Data warehousing is a crucial part of any massive data initiative. Unfortunately, data warehousing is a potentially confusing and complex process that has deep consequences when performed improperly. A data warehouse that is not properly implemented, organized, and managed turns access into a stumbling block.
One benefit of establishing and optimizing your data warehouse is that it becomes much easier to run advanced search- and AI-driven analytics based on even large volumes of data from multiple sources contained within. This is a functionality most organizations will need down the line.
A good data strategy starts with good data warehousing. While there’s no one-size-fits-all approach, there are best practices to guide organizations in adopting an effective strategy.
Make these your priority as you engineer the ideal data warehouse:
– 1. Ensure Executive Buy In – A data warehouse should not be thought of as an IT initiative. Rather, it should be considered a critical asset for every department and professionals at all levels. To get the necessary institutional support, executive in the C-suite must understand and endorse the project fully.

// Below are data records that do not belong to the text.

`src/rtl/tone_seq_pkg.sv`:
```
// tone_seq_pkg: shared FSM state, midscale level
// and default widths for the tone sequencer slice.
package tone_seq_pkg;

  typedef enum logic [1:0] {
    IDLE,
    PLAY,
    DONE
  } state_t;

  localparam logic [7:0] MIDSCALE = 8'h80;

  localparam int NUM_TONES_D = 8;
  localparam int ADDR_W_D    = 8;
  localparam int SAMPLE_W_D  = 8;
  localparam int DIV_W_D     = 16;
  localparam int DUR_W_D     = 25;

endpackage

```
`src/rtl/tone_sequencer_if.sv`:
```
// tone_sequencer_if: control, config, ROM and DAC
// signals between the top level and the sequencer.
interface tone_sequencer_if
  import tone_seq_pkg::*;
#(
  parameter int NUM_TONES = NUM_TONES_D,
  parameter int ADDR_W    = ADDR_W_D,
  parameter int SAMPLE_W  = SAMPLE_W_D,
  parameter int DIV_W     = DIV_W_D,
  parameter int DUR_W     = DUR_W_D
);
  localparam int IDX_W = $clog2(NUM_TONES);
  localparam int LEN_W = IDX_W + 1;

  logic                start;
  logic                stop;
  logic                cfg_we;
  logic [IDX_W-1:0]    cfg_idx;
  logic [DIV_W-1:0]    cfg_div;
  logic [DUR_W-1:0]    cfg_dur;
  logic                cfg_len_we;
  logic [LEN_W-1:0]    cfg_len;
  logic [ADDR_W-1:0]   rom_addr;
  logic [SAMPLE_W-1:0] rom_q;
  logic [SAMPLE_W-1:0] sample_out;
  logic [IDX_W-1:0]    tone_idx;
  logic                busy;
  logic                done;

  modport master (
    output start, stop,
    output cfg_we, cfg_idx, cfg_div, cfg_dur,
    output cfg_len_we, cfg_len,
    output rom_q,
    input  rom_addr, sample_out, tone_idx,
    input  busy, done
  );

  modport slave (
    input  start, stop,
    input  cfg_we, cfg_idx, cfg_div, cfg_dur,
    input  cfg_len_we, cfg_len,
    input  rom_q,
    output rom_addr, sample_out, tone_idx,
    output busy, done
  );

endinterface

```
`src/rtl/tone_divider.sv`:
```
// tone_divider: reloadable cycles-per-sample counter;
// a zero divider is a rest and never ticks.
module tone_divider #(
  parameter int DIV_W = 16
) (
  input  logic             clk,
  input  logic             rst_n,
  input  logic             i_load,
  input  logic [DIV_W-1:0] i_div,
  input  logic             i_en,
  output logic             o_tick,
  output logic             o_rest
);
  logic [DIV_W-1:0] r_div;
  logic [DIV_W-1:0] r_cnt;

  assign o_rest = (r_div == '0);
  assign o_tick = i_en && !o_rest && (r_cnt == '0);

  // latch the divider on load, then count down and reload on tick
  always_ff @(posedge clk or negedge rst_n) begin
    if (!rst_n) begin
      r_div <= '0;
      r_cnt <= '0;
    end else if (i_load) begin
      r_div <= i_div;
      r_cnt <= i_div - DIV_W'(1);
    end else if (i_en && !o_rest) begin
      if (o_tick) r_cnt <= r_div - DIV_W'(1);
      else        r_cnt <= r_cnt - DIV_W'(1);
    end
  end

endmodule

```
`src/rtl/tone_sequencer.sv`:
```
// tone_sequencer: steps the sine ROM through a tone table.
// Define TONE_LOOP_EN to repeat the sequence until stop.
module tone_sequencer
  import tone_seq_pkg::*;
#(
  parameter int NUM_TONES = NUM_TONES_D,
  parameter int ADDR_W    = ADDR_W_D,
  parameter int SAMPLE_W  = SAMPLE_W_D,
  parameter int DIV_W     = DIV_W_D,
  parameter int DUR_W     = DUR_W_D
) (
  input logic         CLOCK_25,
  input logic         reset_n,
  tone_sequencer_if.slave bus
);
  localparam int IDX_W = $clog2(NUM_TONES);
  localparam int LEN_W = IDX_W + 1;
  localparam logic [LEN_W-1:0] MAX_LEN =
    LEN_W'(NUM_TONES);
  localparam logic [SAMPLE_W-1:0] MID =
    SAMPLE_W'(MIDSCALE);

  state_t r_state;
  state_t w_state_nxt;

  logic [DIV_W-1:0]    r_tab_div [NUM_TONES];
  logic [DUR_W-1:0]    r_tab_dur [NUM_TONES];
  logic [LEN_W-1:0]    r_len;
  logic [IDX_W-1:0]    r_idx;
  logic [DUR_W-1:0]    r_dur_cnt;
  logic [ADDR_W-1:0]   r_addr;
  logic [SAMPLE_W-1:0] r_sample;
  logic                r_done;

  logic             w_busy;
  logic             w_play;
  logic             w_skip;
  logic             w_end;
  logic             w_last;
  logic             w_load;
  logic [IDX_W-1:0] w_load_idx;
  logic             w_wrap;
  logic             w_done_nxt;
  logic             w_tick;
  logic             w_rest;
  logic             w_tick_eff;

  assign w_busy = (r_state == PLAY);
  assign w_play = w_busy && !bus.stop;
  assign w_skip = (r_dur_cnt == '0);
  assign w_end  = (r_dur_cnt <= DUR_W'(1));
  assign w_last = ({1'b0, r_idx} == r_len - LEN_W'(1));

  assign w_tick_eff = w_tick && !w_skip;

  tone_divider #(
    .DIV_W (DIV_W)
  ) u_div (
    .clk    (CLOCK_25),
    .rst_n  (reset_n),
    .i_load (w_load),
    .i_div  (r_tab_div[w_load_idx]),
    .i_en   (w_busy),
    .o_tick (w_tick),
    .o_rest (w_rest)
  );

  // state register
  always_ff @(posedge CLOCK_25 or negedge reset_n) begin
    if (!reset_n) r_state <= IDLE;
    else          r_state <= w_state_nxt;
  end

  // next state, entry load and end-of-sequence decode
  always_comb begin
    w_state_nxt = r_state;
    w_load      = 1'b0;
    w_load_idx  = '0;
    w_wrap      = 1'b0;
    w_done_nxt  = 1'b0;
    unique case (r_state)
      IDLE: begin
        if (bus.start && !bus.stop) begin
          if (r_len != '0) begin
            w_state_nxt = PLAY;
            w_load      = 1'b1;
          end else begin
            w_state_nxt = DONE;
            w_done_nxt  = 1'b1;
          end
        end
      end
      PLAY: begin
        if (bus.stop) begin
          w_state_nxt = IDLE;
        end else if (w_end && !w_last) begin
          w_load     = 1'b1;
          w_load_idx = r_idx + IDX_W'(1);
        end else if (w_end) begin
          w_wrap     = 1'b1;
          w_done_nxt = 1'b1;
`ifdef TONE_LOOP_EN
          w_load     = 1'b1;
`else
          w_state_nxt = DONE;
`endif
        end
      end
      DONE: w_state_nxt = IDLE;
      default: w_state_nxt = IDLE;
    endcase
  end

  // tone table and length, writable only while idle
  always_ff @(posedge CLOCK_25 or negedge reset_n) begin
    if (!reset_n) begin
      for (int i = 0; i < NUM_TONES; i++) begin
        r_tab_div[i] <= '0;
        r_tab_dur[i] <= '0;
      end
      r_len <= '0;
    end else if (r_state == IDLE) begin
      if (bus.cfg_we &&
          ({1'b0, bus.cfg_idx} < MAX_LEN)) begin
        r_tab_div[bus.cfg_idx] <= bus.cfg_div;
        r_tab_dur[bus.cfg_idx] <= bus.cfg_dur;
      end
      if (bus.cfg_len_we) begin
        r_len <= (bus.cfg_len > MAX_LEN) ?
                 MAX_LEN : bus.cfg_len;
      end
    end
  end

  // current entry, duration countdown and done pulse
  always_ff @(posedge CLOCK_25 or negedge reset_n) begin
    if (!reset_n) begin
      r_idx     <= '0;
      r_dur_cnt <= '0;
      r_done    <= 1'b0;
    end else begin
      r_done <= w_done_nxt;
      if (w_load) begin
        r_idx     <= w_load_idx;
        r_dur_cnt <= r_tab_dur[w_load_idx];
      end else if (w_busy && !w_skip) begin
        r_dur_cnt <= r_dur_cnt - DUR_W'(1);
      end
    end
  end

  // ROM address stepping and DAC sample register
  always_ff @(posedge CLOCK_25 or negedge reset_n) begin
    if (!reset_n) begin
      r_addr   <= '0;
      r_sample <= MID;
    end else if (w_play) begin
      if (w_tick_eff)             r_sample <= bus.rom_q;
      else if (w_rest && !w_skip) r_sample <= MID;
      if (w_load || w_wrap)       r_addr <= '0;
      else if (w_tick_eff)        r_addr <= r_addr + ADDR_W'(1);
    end else begin
      r_addr   <= '0;
      r_sample <= MID;
    end
  end

  assign bus.rom_addr   = r_addr;
  assign bus.sample_out = r_sample;
  assign bus.tone_idx   = r_idx;
  assign bus.busy       = w_busy;
  assign bus.done       = r_done;

endmodule

```
`src/flat_wrapper.sv`:
```
// flat-port wrapper written by rule: the top's interface ports become plain ports
module tone_sequencer_flat import tone_seq_pkg::*;
#(
  parameter int NUM_TONES = NUM_TONES_D,
  parameter int ADDR_W    = ADDR_W_D,
  parameter int SAMPLE_W  = SAMPLE_W_D,
  parameter int DIV_W     = DIV_W_D,
  parameter int DUR_W     = DUR_W_D
)
  (CLOCK_25, reset_n, bus_start, bus_stop, bus_cfg_we, bus_cfg_idx, bus_cfg_div, bus_cfg_dur, bus_cfg_len_we, bus_cfg_len, bus_rom_q, bus_rom_addr, bus_sample_out, bus_tone_idx, bus_busy, bus_done);
  tone_sequencer_if #(.NUM_TONES(NUM_TONES), .ADDR_W(ADDR_W), .SAMPLE_W(SAMPLE_W), .DIV_W(DIV_W), .DUR_W(DUR_W)) bus_i ();
  input logic CLOCK_25;
  input logic reset_n;
  input wire logic [$bits(bus_i.start)-1:0] bus_start;
  input wire logic [$bits(bus_i.stop)-1:0] bus_stop;
  input wire logic [$bits(bus_i.cfg_we)-1:0] bus_cfg_we;
  input wire logic [$bits(bus_i.cfg_idx)-1:0] bus_cfg_idx;
  input wire logic [$bits(bus_i.cfg_div)-1:0] bus_cfg_div;
  input wire logic [$bits(bus_i.cfg_dur)-1:0] bus_cfg_dur;
  input wire logic [$bits(bus_i.cfg_len_we)-1:0] bus_cfg_len_we;
  input wire logic [$bits(bus_i.cfg_len)-1:0] bus_cfg_len;
  input wire logic [$bits(bus_i.rom_q)-1:0] bus_rom_q;
  output wire logic [$bits(bus_i.rom_addr)-1:0] bus_rom_addr;
  output wire logic [$bits(bus_i.sample_out)-1:0] bus_sample_out;
  output wire logic [$bits(bus_i.tone_idx)-1:0] bus_tone_idx;
  output wire logic [$bits(bus_i.busy)-1:0] bus_busy;
  output wire logic [$bits(bus_i.done)-1:0] bus_done;
  assign bus_i.start = bus_start;
  assign bus_i.stop = bus_stop;
  assign bus_i.cfg_we = bus_cfg_we;
  assign bus_i.cfg_idx = bus_cfg_idx;
  assign bus_i.cfg_div = bus_cfg_div;
  assign bus_i.cfg_dur = bus_cfg_dur;
  assign bus_i.cfg_len_we = bus_cfg_len_we;
  assign bus_i.cfg_len = bus_cfg_len;
  assign bus_i.rom_q = bus_rom_q;
  assign bus_rom_addr = bus_i.rom_addr;
  assign bus_sample_out = bus_i.sample_out;
  assign bus_tone_idx = bus_i.tone_idx;
  assign bus_busy = bus_i.busy;
  assign bus_done = bus_i.done;
  tone_sequencer #(.NUM_TONES(NUM_TONES), .ADDR_W(ADDR_W), .SAMPLE_W(SAMPLE_W), .DIV_W(DIV_W), .DUR_W(DUR_W)) u_core (.CLOCK_25(CLOCK_25), .reset_n(reset_n), .bus(bus_i));
endmodule
```
**src/rtl/matrix_operand_loader_pkg.sv**
```systemverilog
// Shared sizing, FSM encoding and op-select codes for the matrix operand loader.
package matrix_operand_loader_pkg;

  localparam int N      = 5;
  localparam int ELEM_W = 8;
  localparam int SLOTS  = N * N;
  localparam int MAT_W  = SLOTS * ELEM_W;
  localparam int IDX_W  = $clog2(SLOTS);

  typedef enum logic [1:0] {
    LOAD_A = 2'd0,
    LOAD_B = 2'd1,
    HOLD   = 2'd2
  } loaderState_e;

  localparam logic OP_ADD = 1'b0;
  localparam logic OP_SUB = 1'b1;

  // Bit offset of element slot idx; element 0 sits at the LSBs.
  function automatic int slotOffset(input logic [IDX_W-1:0] idx);
    return int'(idx) * ELEM_W;
  endfunction

endpackage

```
**src/rtl/packed_matrix_reg.sv**
```systemverilog
// N*N-slot packed element register, write-by-index; write lands one edge after we.
// No flow control: the owner decides when to write, unwritten slots hold their value.
module packed_matrix_reg
  import matrix_operand_loader_pkg::*;
(
  input  logic              clk,
  input  logic              rst,
  input  logic              we,
  input  logic [IDX_W-1:0]  idx,
  input  logic [ELEM_W-1:0] din,
  output logic [MAT_W-1:0]  mat
);

  always_ff @(posedge clk or posedge rst) begin
    if (rst) begin
      mat <= '0;
    end else if (we && (idx < IDX_W'(SLOTS))) begin
      mat[slotOffset(idx) +: ELEM_W] <= din;
    end
  end

endmodule

```
**src/rtl/matrix_operand_loader.sv**
```systemverilog
// Assembles matrices A then B from a byte stream; mat_valid rises one cycle after the last beat.
// in_ready drops while the operand set is held; it is released by mat_ready, clear or rst.
module matrix_operand_loader
  import matrix_operand_loader_pkg::*;
(
  input  logic              clk,
  input  logic              rst,
  input  logic              clear,
  input  logic              in_valid,
  output logic              in_ready,
  input  logic [ELEM_W-1:0] in_data,
  input  logic              in_op,
  input  logic              in_last,
  output logic [MAT_W-1:0]  mat_a,
  output logic [MAT_W-1:0]  mat_b,
  output logic              mat_sel,
  output logic              mat_valid,
  input  logic              mat_ready,
  output logic              frame_err
);

  localparam logic [IDX_W-1:0] LAST_IDX = IDX_W'(SLOTS - 1);

  loaderState_e     stateQ, stateD;
  logic [IDX_W-1:0] idxQ, idxD;
  logic             selQ, selD;
  logic             validQ, validD;
  logic             errQ, errD;
  logic             weA, weB;
  logic             beat;
  logic             lastSlot;

  assign in_ready  = (stateQ != HOLD);
  assign beat      = in_valid && in_ready;
  assign lastSlot  = (idxQ == LAST_IDX);
  assign mat_sel   = selQ;
  assign mat_valid = validQ;
  assign frame_err = errQ;

  always_ff @(posedge clk or posedge rst) begin
    if (rst) begin
      stateQ <= LOAD_A;
      idxQ   <= '0;
      selQ   <= OP_ADD;
      validQ <= 1'b0;
      errQ   <= 1'b0;
    end else begin
      stateQ <= stateD;
      idxQ   <= idxD;
      selQ   <= selD;
      validQ <= validD;
      errQ   <= errD;
    end
  end

  always_comb begin
    stateD = stateQ;
    idxD   = idxQ;
    selD   = selQ;
    validD = validQ;
    errD   = errQ;
    weA    = 1'b0;
    weB    = 1'b0;
    if (clear) begin
      stateD = LOAD_A;
      idxD   = '0;
      validD = 1'b0;
      errD   = 1'b0;
    end else begin
      case (stateQ)
        LOAD_A: begin
          if (beat) begin
            if (in_last) begin
              // in_last can never legally appear inside A: drop the frame.
              errD   = 1'b1;
              stateD = LOAD_A;
              idxD   = '0;
            end else begin
              weA = 1'b1;
              if (idxQ == '0) selD = in_op;
              if (lastSlot) begin
                idxD   = '0;
                stateD = LOAD_B;
              end else begin
                idxD = idxQ + 1'b1;
              end
            end
          end
        end
        LOAD_B: begin
          if (beat) begin
            if (in_last != lastSlot) begin
              errD   = 1'b1;
              stateD = LOAD_A;
              idxD   = '0;
            end else begin
              weB = 1'b1;
              if (lastSlot) begin
                idxD   = '0;
                stateD = HOLD;
                validD = 1'b1;
              end else begin
                idxD = idxQ + 1'b1;
              end
            end
          end
        end
        HOLD: begin
          if (mat_ready) begin
            validD = 1'b0;
            stateD = LOAD_A;
            idxD   = '0;
          end
        end
        default: begin
          stateD = LOAD_A;
          idxD   = '0;
          validD = 1'b0;
        end
      endcase
    end
  end

  packed_matrix_reg uMatA (
    .clk (clk),
    .rst (rst),
    .we  (weA),
    .idx (idxQ),
    .din (in_data),
    .mat (mat_a)
  );

  packed_matrix_reg uMatB (
    .clk (clk),
    .rst (rst),
    .we  (weB),
    .idx (idxQ),
    .din (in_data),
    .mat (mat_b)
  );

endmodule
```
===== src/rtl/branch_target_predictor.sv =====
// rtl/branch_target_predictor.sv - direct-mapped BTB with saturating direction counters
//
// Purpose: fetch-stage branch predictor. A direct-mapped table indexed by the
// low PC bits and tagged by the high PC bits holds a valid bit, a stored taken
// target and a saturating direction counter per entry. Lookup is combinational;
// training happens on the rising clock edge from resolved branches.
//
// Optional feature: define BTP_GSHARE_EN to index the counter table by
// (pc index XOR global history) while valid/tag/target stay pc-indexed.
//
// Ports:
//   clk            system clock, rising edge
//   rst            asynchronous active-low reset
//   enable         global enable; low freezes all state (flush included)
//   flush          synchronous invalidate of all entries (beats update)
//   fetch_pc       address being fetched
//   predict_hit    fetch_pc matches a valid entry
//   predict_taken  hit and counter MSB set
//   predict_target stored target on hit, else 0
//   update_valid   resolved branch present this cycle
//   update_pc      address of the resolved branch
//   update_taken   actual outcome
//   update_target  actual taken target
module branch_target_predictor #(
  parameter int PC_WIDTH     = 8,
  parameter int INDEX_BITS   = 4,
  parameter int COUNTER_BITS = 2
) (
  input  logic                clk,
  input  logic                rst,
  input  logic                enable,
  input  logic                flush,
  input  logic [PC_WIDTH-1:0] fetch_pc,
  output logic                predict_hit,
  output logic                predict_taken,
  output logic [PC_WIDTH-1:0] predict_target,
  input  logic                update_valid,
  input  logic [PC_WIDTH-1:0] update_pc,
  input  logic                update_taken,
  input  logic [PC_WIDTH-1:0] update_target
);

  localparam int DEPTH    = 1 << INDEX_BITS;
  localparam int TAG_BITS = PC_WIDTH - INDEX_BITS;

  localparam logic [COUNTER_BITS-1:0] CTR_MAX = '1;
  localparam logic [COUNTER_BITS-1:0] CTR_WT  = COUNTER_BITS'(1) << (COUNTER_BITS - 1);
  localparam logic [COUNTER_BITS-1:0] CTR_WNT = CTR_WT - COUNTER_BITS'(1);

  logic                    valid_q  [DEPTH];
  logic [TAG_BITS-1:0]     tag_q    [DEPTH];
  logic [PC_WIDTH-1:0]     target_q [DEPTH];
  logic [COUNTER_BITS-1:0] ctr_q    [DEPTH];

  logic [INDEX_BITS-1:0] fetch_idx;
  logic [INDEX_BITS-1:0] upd_idx;
  logic [TAG_BITS-1:0]   fetch_tag;
  logic [TAG_BITS-1:0]   upd_tag;
  // Counter-table indices; equal to the pc index unless gshare hashing is on.
  logic [INDEX_BITS-1:0] fetch_cidx;
  logic [INDEX_BITS-1:0] upd_cidx;
  logic                  fetch_hit;
  logic                  upd_hit;
  logic                  do_update;

  function automatic logic [COUNTER_BITS-1:0] ctr_train(
    input logic [COUNTER_BITS-1:0] c,
    input logic                    up
  );
    logic [COUNTER_BITS-1:0] r;
    r = c;
    if (up) begin
      if (c != CTR_MAX) r = c + COUNTER_BITS'(1);
    end else begin
      if (c != '0) r = c - COUNTER_BITS'(1);
    end
    return r;
  endfunction

  assign fetch_idx = fetch_pc[INDEX_BITS-1:0];
  assign fetch_tag = fetch_pc[PC_WIDTH-1:INDEX_BITS];
  assign upd_idx   = update_pc[INDEX_BITS-1:0];
  assign upd_tag   = update_pc[PC_WIDTH-1:INDEX_BITS];

`ifdef BTP_GSHARE_EN
  logic [INDEX_BITS-1:0] ghr_q;

  assign fetch_cidx = fetch_idx ^ ghr_q;
  assign upd_cidx   = upd_idx ^ ghr_q;
`else
  assign fetch_cidx = fetch_idx;
  assign upd_cidx   = upd_idx;
`endif

  // Valid bits clear asynchronously on reset, so all outputs drop to zero
  // immediately without extra gating.
  assign fetch_hit      = valid_q[fetch_idx] && (tag_q[fetch_idx] == fetch_tag);
  assign predict_hit    = fetch_hit;
  assign predict_taken  = fetch_hit && ctr_q[fetch_cidx][COUNTER_BITS-1];
  assign predict_target = fetch_hit ? target_q[fetch_idx] : '0;

  assign upd_hit   = valid_q[upd_idx] && (tag_q[upd_idx] == upd_tag);
  assign do_update = enable && update_valid && !flush;

  always_ff @(posedge clk or negedge rst) begin
    if (!rst) begin
      for (int i = 0; i < DEPTH; i++) begin
        valid_q[i]  <= 1'b0;
        tag_q[i]    <= '0;
        target_q[i] <= '0;
        ctr_q[i]    <= CTR_WNT;
      end
`ifdef BTP_GSHARE_EN
      ghr_q <= '0;
`endif
    end else if (enable && flush) begin
      // Only valid bits are dropped; counters and targets survive a flush.
      for (int i = 0; i < DEPTH; i++) begin
        valid_q[i] <= 1'b0;
      end
    end else if (do_update) begin
      if (upd_hit) begin
        if (update_taken) target_q[upd_idx] <= update_target;
      end else if (update_taken) begin
        valid_q[upd_idx]  <= 1'b1;
        tag_q[upd_idx]    <= upd_tag;
        target_q[upd_idx] <= update_target;
      end
`ifdef BTP_GSHARE_EN
      // Counters train on every resolved branch; history indexing uses the
      // pre-shift GHR value.
      ctr_q[upd_cidx] <= ctr_train(ctr_q[upd_cidx], update_taken);
      ghr_q           <= INDEX_BITS'({ghr_q, update_taken});
`else
      if (upd_hit) begin
        ctr_q[upd_cidx] <= ctr_train(ctr_q[upd_cidx], update_taken);
      end else if (update_taken) begin
        ctr_q[upd_cidx] <= CTR_WT;
      end
`endif
    end
  end

endmodule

– 2. Define KPIs and Expected ROI – Data warehousing has a lot of potential, but it shouldn’t be assumed to be working perfectly. Clearly defining performance indicators at the start helps to track the progress and impact. Setting benchmarks for ROI also ensures that data warehousing is delivering as much as it promises.
– 3. Start Early – The time to begin implementing a data warehouse is before or possibly while implementing enterprise-class technologies. Creating a data warehouse ensures that these technologies have a deep pool of historical data to draw from, increasing their utility and capability significantly.
– 4. Speak with a Specialized Consultant – Since every data warehouse is different, it helps to seek out someone with IT expertise relevant to your specific industry. That way the data warehouse incorporates all the most relevant data and responds to the unique workflows of someone in finance, manufacturing, sales, or marketing.
– 5. Study the Data Sources – The average business relies on multiple different system to generate data. Some of those may be interoperable now or some may not. Either way, they need to be interoperable with the data warehouse to seamlessly grow the size of the data set. Investigating integration issues early removes a lot of roadblocks further along.
– 6. Plan to Scale and Evolve – Data empowers businesses to grow and expand into new markets and target demographics. That means the data warehouses that businesses start with must be able to keep pace with that growth. Constructing a warehouse that is both flexible and extensible keep companies from becoming victims of their own success.
– 7. Prioritize Intuitive Access – Like most complex IT systems, data warehouses run the risk of becoming inaccessible and unwieldy as they grow larger. In other words, they become less manageable at the same time they become more important. Engineering the warehouse in a way that is intuitive and accessible for the largest number of stakeholders should be a priority from the outset.
– 8. Practice Data Governance and Auditing – Establishing strict governance at the start ensures that data warehouses evolve in a standardized and systematic way. Regularly auditing the warehouse confirms that governance is having the intended effect.
– 9. Incorporate Business Perspectives – Building a data warehouse traditionally falls to the IT team, but the warehouse is used by departments across the enterprise. Since business use is the intended purpose, the IT team should have or be able to access expertise on how business intelligence is utilized and why it’s required. That perspective leads to a more functional data warehouse overall.
There is still much left to plan before your data warehouse gets off the ground. But these best practices are a sound road-map. And once your warehouse is up and running, the complete power of data is instantly at your disposal.